- **Work item**
Pull out each line of the records holding the string "comes".

- **Records**
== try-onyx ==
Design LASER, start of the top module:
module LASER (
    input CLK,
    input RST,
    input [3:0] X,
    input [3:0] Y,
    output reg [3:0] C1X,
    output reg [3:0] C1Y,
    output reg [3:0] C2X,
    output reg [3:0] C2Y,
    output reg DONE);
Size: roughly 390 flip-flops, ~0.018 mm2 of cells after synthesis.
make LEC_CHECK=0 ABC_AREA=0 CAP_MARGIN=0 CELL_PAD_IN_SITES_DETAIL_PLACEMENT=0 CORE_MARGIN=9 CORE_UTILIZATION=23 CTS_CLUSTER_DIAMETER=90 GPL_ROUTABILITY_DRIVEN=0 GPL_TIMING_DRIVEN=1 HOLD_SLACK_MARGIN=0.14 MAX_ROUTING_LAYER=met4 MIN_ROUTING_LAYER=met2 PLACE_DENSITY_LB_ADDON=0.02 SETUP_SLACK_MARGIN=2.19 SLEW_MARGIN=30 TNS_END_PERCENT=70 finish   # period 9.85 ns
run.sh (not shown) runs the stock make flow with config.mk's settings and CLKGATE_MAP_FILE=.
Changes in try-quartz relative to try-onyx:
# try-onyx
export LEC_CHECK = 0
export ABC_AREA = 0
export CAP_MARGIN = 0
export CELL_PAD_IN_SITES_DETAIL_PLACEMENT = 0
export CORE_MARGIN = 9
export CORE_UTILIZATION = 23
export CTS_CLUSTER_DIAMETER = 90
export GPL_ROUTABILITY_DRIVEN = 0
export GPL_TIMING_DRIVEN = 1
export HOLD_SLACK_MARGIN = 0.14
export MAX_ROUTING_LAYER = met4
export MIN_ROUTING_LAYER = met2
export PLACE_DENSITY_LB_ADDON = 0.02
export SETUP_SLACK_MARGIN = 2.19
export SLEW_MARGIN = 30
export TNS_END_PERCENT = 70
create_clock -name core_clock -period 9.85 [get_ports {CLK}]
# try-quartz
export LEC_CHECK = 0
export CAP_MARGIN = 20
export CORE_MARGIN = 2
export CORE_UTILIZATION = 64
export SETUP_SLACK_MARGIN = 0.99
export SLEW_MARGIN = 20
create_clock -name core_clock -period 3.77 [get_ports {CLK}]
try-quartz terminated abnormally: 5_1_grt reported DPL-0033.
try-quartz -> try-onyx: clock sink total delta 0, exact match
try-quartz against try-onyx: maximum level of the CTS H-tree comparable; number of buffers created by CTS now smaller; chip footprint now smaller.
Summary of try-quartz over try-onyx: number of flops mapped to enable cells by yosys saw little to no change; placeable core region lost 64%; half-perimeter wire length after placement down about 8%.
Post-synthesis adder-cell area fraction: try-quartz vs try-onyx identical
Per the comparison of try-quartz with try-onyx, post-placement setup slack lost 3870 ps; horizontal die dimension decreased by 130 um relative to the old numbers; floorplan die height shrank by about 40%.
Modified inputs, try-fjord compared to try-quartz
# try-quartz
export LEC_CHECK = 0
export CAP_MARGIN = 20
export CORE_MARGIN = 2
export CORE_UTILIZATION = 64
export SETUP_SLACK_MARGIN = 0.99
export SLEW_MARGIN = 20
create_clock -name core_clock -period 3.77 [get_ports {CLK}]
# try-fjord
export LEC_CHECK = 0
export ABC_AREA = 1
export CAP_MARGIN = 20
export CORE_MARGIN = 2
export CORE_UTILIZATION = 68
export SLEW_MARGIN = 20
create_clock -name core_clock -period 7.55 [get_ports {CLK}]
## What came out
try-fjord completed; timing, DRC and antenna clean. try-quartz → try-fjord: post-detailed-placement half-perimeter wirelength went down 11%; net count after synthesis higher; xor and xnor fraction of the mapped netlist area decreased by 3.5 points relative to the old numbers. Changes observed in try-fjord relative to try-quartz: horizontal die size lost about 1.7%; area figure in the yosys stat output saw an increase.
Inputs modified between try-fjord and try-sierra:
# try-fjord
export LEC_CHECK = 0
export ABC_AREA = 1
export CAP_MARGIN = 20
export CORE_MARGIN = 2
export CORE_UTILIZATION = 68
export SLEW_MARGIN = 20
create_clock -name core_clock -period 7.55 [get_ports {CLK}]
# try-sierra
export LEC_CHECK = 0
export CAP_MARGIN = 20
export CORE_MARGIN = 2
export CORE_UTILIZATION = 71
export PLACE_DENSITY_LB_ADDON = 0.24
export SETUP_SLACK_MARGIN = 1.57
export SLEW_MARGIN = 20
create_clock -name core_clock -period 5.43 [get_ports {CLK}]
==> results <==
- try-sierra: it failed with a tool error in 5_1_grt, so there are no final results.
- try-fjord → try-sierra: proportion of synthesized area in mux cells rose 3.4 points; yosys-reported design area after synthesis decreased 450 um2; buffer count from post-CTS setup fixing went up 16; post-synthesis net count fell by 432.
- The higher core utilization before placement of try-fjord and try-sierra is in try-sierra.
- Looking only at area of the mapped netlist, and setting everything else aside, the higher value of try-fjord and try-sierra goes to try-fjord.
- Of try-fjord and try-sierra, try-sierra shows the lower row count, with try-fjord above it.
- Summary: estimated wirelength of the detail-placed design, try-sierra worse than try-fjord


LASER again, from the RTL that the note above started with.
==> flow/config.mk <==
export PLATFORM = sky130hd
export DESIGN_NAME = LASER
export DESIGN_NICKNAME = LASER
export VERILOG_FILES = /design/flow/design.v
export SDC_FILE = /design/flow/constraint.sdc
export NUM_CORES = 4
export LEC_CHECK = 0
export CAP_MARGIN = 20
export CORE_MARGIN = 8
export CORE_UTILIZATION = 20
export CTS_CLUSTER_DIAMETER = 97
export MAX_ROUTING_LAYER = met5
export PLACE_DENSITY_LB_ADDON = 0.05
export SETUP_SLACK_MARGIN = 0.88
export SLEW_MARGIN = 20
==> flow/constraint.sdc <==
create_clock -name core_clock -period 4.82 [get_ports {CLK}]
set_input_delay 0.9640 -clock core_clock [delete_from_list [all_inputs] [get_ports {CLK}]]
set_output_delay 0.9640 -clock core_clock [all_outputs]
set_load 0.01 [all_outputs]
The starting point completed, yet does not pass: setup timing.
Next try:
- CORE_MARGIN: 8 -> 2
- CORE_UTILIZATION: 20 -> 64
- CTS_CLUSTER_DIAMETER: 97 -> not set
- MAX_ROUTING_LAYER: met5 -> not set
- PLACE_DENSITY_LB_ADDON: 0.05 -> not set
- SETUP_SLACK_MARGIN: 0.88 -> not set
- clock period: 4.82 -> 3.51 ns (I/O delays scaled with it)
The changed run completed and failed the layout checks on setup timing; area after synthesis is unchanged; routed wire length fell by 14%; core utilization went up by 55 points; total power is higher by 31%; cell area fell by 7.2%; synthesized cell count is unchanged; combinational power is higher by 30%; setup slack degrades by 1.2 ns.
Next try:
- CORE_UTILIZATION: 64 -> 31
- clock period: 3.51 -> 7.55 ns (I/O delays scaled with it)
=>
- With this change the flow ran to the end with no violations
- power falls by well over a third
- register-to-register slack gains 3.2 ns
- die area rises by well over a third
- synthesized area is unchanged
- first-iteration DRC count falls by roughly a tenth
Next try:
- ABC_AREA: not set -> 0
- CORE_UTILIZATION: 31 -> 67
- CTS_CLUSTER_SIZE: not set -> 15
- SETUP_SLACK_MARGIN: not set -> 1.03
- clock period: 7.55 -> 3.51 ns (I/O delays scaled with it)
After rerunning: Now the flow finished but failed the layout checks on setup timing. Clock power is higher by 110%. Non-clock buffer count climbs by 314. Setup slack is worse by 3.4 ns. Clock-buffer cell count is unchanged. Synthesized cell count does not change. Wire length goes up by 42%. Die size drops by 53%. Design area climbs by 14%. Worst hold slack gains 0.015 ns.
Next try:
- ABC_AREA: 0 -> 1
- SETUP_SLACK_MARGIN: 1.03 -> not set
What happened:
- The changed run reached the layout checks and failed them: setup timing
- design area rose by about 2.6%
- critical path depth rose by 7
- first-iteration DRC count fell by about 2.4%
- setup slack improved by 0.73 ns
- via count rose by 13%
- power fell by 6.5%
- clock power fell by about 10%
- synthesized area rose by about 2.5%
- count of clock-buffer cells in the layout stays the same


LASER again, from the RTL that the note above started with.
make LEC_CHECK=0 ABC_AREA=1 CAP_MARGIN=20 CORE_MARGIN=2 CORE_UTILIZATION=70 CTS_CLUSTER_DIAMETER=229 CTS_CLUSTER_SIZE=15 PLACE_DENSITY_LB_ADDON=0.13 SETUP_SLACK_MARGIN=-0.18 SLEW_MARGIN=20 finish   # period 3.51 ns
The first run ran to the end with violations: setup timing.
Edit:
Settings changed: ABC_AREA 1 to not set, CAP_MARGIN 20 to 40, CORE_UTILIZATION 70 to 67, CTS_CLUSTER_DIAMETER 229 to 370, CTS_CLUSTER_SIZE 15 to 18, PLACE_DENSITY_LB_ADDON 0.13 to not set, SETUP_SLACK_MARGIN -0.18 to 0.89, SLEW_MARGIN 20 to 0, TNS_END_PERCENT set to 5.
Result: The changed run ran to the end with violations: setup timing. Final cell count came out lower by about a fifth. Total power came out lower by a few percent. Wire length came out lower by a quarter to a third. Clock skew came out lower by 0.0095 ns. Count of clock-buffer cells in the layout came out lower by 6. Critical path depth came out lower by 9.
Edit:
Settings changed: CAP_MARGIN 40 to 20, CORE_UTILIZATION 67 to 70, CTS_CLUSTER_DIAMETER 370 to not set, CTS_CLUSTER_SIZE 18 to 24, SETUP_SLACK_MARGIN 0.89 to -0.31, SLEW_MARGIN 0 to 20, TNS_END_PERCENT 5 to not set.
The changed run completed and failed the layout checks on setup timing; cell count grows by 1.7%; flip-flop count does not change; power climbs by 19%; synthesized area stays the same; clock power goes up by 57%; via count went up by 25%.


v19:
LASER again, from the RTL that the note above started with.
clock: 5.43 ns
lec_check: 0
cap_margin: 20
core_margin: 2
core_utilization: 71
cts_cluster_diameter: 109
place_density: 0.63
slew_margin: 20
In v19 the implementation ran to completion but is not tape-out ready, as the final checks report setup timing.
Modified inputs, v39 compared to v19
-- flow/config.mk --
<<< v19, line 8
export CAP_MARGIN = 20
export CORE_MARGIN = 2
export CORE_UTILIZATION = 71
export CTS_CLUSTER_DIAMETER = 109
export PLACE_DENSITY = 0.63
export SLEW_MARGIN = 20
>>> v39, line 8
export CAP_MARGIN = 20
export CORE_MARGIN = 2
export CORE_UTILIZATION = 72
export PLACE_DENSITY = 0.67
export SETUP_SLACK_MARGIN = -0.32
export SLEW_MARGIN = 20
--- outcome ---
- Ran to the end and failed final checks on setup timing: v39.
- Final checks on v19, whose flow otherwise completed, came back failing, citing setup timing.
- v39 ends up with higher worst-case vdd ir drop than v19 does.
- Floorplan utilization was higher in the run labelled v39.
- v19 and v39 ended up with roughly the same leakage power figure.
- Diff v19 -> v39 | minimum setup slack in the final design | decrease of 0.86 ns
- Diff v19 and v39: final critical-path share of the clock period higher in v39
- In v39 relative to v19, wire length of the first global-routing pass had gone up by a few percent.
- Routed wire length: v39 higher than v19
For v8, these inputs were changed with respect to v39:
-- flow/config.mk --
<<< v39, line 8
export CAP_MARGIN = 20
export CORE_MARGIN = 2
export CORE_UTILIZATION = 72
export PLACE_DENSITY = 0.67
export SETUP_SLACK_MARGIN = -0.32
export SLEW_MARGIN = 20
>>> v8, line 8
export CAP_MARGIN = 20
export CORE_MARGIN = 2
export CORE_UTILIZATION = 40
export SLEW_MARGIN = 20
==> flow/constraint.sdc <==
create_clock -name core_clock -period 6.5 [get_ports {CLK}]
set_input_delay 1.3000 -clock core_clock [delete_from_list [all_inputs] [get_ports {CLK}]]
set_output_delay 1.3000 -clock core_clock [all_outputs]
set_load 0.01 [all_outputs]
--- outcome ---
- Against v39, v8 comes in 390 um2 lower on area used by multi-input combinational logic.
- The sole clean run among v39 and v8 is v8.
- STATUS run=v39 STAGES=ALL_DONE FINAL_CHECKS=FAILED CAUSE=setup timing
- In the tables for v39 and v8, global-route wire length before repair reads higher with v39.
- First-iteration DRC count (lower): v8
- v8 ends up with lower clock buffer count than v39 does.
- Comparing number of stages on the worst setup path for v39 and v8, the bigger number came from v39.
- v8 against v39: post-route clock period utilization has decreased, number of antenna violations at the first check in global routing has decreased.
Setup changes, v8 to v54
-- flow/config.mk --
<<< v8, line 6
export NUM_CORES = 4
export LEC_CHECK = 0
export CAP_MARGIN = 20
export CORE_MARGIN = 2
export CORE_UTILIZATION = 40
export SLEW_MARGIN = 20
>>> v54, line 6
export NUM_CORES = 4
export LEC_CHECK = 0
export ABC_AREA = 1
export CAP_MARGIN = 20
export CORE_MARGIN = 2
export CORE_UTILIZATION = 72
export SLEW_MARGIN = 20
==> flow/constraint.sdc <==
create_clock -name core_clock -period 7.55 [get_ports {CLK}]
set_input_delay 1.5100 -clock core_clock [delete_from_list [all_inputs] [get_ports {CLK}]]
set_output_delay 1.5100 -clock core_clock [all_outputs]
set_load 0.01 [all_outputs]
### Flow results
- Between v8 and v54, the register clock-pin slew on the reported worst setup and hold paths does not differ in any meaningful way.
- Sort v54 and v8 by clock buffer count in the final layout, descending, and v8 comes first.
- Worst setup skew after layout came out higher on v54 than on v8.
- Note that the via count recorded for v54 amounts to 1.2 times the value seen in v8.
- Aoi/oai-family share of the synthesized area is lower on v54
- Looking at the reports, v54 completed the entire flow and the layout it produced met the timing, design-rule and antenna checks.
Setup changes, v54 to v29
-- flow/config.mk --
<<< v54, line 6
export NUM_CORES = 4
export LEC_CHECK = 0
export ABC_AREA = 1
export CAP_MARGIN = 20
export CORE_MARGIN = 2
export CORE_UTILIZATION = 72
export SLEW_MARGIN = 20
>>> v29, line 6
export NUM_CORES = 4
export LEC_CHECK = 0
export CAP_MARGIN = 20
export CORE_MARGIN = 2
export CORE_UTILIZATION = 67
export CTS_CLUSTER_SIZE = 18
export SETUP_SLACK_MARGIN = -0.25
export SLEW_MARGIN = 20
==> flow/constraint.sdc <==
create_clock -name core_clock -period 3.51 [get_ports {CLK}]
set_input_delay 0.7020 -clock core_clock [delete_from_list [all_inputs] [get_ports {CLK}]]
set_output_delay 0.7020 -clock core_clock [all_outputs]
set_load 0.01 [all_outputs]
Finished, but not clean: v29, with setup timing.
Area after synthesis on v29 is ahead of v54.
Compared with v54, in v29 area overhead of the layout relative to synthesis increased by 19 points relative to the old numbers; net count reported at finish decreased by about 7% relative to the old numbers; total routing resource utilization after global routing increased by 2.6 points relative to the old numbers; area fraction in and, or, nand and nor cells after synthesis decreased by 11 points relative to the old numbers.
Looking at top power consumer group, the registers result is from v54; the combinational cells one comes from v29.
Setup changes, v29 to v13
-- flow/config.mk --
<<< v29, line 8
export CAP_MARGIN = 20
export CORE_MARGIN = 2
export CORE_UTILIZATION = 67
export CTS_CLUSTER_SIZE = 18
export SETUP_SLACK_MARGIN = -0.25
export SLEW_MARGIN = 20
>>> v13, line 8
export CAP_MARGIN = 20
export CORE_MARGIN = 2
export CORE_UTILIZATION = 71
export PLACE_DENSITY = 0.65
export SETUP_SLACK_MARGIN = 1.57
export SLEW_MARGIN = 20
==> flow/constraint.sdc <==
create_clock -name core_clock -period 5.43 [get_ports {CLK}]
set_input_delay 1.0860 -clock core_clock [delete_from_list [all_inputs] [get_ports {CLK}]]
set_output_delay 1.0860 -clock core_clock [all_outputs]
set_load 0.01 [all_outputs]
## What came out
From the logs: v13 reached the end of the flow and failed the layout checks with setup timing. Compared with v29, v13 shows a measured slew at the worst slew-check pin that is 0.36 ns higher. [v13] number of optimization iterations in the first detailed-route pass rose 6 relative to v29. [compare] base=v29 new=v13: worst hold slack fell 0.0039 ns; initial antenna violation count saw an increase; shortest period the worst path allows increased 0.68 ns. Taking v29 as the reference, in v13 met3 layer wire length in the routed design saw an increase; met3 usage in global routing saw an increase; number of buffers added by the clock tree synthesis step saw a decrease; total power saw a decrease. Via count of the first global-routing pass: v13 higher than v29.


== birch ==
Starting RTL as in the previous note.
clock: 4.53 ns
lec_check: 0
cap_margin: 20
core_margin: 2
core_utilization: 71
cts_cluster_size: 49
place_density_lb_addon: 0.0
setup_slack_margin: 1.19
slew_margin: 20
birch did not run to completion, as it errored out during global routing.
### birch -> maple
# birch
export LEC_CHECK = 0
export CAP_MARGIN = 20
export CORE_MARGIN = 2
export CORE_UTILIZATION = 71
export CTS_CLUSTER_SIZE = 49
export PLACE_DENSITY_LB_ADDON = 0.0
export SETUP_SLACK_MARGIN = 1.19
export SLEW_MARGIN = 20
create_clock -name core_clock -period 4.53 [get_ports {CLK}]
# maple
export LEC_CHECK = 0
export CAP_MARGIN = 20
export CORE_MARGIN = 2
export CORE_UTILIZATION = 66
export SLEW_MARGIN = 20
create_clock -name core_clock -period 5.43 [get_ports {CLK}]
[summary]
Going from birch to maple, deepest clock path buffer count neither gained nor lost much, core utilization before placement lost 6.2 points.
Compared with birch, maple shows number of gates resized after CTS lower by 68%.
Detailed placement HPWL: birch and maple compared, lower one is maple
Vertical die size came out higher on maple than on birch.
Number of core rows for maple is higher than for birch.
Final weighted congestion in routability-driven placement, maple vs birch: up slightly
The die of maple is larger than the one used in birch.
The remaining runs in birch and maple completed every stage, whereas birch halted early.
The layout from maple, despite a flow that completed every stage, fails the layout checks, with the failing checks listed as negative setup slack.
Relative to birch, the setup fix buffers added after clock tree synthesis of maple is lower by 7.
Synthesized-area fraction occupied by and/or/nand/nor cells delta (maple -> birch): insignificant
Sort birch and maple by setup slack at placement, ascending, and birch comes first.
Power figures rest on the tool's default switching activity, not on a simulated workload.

- **Answer for the task**
- Against v39, v8 comes in 390 um2 lower on area used by multi-input combinational logic.
- Sort v54 and v8 by clock buffer count in the final layout, descending, and v8 comes first.
Looking at top power consumer group, the registers result is from v54; the combinational cells one comes from v29.
Sort birch and maple by setup slack at placement, ascending, and birch comes first.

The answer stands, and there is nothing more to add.